Instructions to follow
Return exactly the span of lines in the following data that opens with the line containing "- largest power group unchanged" and closes with the line containing "metrics, run 2". Include nothing else.

Entries shown
>>>>>

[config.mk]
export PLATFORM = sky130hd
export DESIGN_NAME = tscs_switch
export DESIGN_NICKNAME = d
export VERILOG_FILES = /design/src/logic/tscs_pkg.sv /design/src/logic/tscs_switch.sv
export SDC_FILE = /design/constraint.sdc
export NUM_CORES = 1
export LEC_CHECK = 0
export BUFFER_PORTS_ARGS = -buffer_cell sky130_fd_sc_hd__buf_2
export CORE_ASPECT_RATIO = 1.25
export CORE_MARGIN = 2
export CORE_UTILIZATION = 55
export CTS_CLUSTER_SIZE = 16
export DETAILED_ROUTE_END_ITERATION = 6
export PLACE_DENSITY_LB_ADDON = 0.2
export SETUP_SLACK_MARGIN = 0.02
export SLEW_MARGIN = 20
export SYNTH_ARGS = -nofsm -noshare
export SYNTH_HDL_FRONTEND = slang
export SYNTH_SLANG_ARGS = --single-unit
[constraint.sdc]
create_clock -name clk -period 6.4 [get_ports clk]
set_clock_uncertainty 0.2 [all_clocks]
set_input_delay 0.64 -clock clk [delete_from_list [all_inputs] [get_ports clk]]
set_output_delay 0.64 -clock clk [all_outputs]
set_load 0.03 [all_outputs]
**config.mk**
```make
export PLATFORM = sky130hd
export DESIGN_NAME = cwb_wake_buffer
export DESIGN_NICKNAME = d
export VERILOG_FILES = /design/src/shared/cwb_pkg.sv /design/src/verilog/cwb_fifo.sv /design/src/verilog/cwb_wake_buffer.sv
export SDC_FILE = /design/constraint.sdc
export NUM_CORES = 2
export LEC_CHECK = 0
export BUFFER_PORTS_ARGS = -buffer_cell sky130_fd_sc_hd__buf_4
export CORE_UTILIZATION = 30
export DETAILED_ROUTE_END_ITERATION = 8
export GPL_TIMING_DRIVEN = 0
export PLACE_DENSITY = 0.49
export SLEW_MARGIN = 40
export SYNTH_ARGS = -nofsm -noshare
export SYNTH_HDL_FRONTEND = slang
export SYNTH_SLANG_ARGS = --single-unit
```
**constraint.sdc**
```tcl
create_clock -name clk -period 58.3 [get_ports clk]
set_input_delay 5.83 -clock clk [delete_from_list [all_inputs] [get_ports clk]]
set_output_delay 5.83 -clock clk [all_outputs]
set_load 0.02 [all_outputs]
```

<<<<<
>>>>>

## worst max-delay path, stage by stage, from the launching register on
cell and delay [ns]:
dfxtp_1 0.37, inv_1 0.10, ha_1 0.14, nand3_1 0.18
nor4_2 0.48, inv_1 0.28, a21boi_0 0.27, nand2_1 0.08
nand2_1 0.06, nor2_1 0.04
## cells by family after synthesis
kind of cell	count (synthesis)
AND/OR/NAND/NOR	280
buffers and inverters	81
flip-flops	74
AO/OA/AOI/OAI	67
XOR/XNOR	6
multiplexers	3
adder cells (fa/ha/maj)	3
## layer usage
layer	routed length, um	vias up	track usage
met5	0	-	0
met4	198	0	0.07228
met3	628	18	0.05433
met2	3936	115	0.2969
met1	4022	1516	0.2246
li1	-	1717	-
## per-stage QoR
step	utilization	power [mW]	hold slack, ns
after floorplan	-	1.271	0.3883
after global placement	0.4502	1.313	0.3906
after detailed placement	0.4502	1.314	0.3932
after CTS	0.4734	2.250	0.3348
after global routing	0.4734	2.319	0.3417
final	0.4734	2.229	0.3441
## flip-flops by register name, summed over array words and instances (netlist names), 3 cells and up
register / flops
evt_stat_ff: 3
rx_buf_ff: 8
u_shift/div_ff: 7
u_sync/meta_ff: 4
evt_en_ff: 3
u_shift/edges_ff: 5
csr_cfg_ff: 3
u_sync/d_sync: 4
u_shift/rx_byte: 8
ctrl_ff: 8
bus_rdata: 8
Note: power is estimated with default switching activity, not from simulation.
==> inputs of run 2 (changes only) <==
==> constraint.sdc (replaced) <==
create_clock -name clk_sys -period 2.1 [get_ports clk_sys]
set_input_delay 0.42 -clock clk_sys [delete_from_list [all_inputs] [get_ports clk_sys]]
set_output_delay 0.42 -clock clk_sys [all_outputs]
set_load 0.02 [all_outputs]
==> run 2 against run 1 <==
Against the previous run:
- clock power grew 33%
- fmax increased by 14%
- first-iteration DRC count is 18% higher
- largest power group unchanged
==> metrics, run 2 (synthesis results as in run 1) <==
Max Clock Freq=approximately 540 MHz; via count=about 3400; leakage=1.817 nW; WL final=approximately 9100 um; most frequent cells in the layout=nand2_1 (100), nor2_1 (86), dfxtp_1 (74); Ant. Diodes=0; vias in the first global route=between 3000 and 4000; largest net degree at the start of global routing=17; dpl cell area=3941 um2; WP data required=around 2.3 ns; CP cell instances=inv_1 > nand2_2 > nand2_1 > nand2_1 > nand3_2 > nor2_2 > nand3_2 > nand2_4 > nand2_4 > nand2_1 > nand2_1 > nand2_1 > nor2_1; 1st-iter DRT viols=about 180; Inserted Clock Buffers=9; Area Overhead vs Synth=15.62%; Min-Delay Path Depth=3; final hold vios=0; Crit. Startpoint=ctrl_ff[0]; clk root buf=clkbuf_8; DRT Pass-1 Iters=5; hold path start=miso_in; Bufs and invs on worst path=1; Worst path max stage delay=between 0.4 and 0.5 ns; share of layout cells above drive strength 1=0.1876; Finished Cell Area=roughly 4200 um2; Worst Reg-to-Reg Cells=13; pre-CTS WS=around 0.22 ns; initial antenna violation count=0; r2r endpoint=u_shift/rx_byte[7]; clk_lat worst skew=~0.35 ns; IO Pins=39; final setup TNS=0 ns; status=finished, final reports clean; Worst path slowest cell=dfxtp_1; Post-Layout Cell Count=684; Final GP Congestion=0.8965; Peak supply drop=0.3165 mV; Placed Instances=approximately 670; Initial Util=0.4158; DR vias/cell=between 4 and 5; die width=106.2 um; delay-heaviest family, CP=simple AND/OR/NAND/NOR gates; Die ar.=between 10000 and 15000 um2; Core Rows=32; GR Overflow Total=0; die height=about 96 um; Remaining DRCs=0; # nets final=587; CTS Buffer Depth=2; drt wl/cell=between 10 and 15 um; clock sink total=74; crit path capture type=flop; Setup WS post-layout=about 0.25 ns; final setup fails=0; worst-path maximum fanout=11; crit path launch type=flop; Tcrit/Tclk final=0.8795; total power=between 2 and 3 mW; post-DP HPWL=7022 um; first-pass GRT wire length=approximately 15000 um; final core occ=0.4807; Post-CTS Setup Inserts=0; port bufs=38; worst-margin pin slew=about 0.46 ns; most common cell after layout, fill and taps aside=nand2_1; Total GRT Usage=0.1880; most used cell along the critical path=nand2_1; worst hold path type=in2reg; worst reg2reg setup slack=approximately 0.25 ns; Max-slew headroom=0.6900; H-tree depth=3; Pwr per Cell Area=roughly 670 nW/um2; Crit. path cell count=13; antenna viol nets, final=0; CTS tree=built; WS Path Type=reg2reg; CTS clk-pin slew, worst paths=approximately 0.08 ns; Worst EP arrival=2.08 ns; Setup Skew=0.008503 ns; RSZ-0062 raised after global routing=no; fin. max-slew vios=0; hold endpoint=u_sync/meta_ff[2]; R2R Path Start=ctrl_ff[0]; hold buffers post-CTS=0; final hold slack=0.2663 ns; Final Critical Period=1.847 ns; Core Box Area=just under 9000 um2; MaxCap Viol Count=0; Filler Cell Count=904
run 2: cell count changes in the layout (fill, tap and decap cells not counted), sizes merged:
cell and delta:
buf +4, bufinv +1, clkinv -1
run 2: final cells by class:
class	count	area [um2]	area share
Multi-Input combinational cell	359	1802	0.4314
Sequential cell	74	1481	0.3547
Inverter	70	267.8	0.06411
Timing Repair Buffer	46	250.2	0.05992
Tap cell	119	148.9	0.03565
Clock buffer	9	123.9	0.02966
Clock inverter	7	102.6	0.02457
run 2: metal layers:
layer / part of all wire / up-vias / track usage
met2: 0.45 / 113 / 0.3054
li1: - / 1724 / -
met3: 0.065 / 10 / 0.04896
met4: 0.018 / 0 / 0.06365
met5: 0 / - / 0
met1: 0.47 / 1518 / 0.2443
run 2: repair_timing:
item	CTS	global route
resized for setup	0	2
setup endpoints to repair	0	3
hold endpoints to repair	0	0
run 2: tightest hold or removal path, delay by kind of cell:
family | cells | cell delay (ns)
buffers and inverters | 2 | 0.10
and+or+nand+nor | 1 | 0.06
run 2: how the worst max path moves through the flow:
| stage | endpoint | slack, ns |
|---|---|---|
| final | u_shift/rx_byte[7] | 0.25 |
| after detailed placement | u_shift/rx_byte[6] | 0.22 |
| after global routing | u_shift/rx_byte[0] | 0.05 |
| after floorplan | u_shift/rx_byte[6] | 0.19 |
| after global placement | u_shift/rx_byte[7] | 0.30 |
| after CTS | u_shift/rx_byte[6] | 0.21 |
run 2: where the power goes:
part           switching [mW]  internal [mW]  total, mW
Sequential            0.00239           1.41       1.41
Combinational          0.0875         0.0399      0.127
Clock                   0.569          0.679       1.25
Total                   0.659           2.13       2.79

<<<<<

Exercise output
- largest power group unchanged
==> metrics, run 2 (synthesis results as in run 1) <==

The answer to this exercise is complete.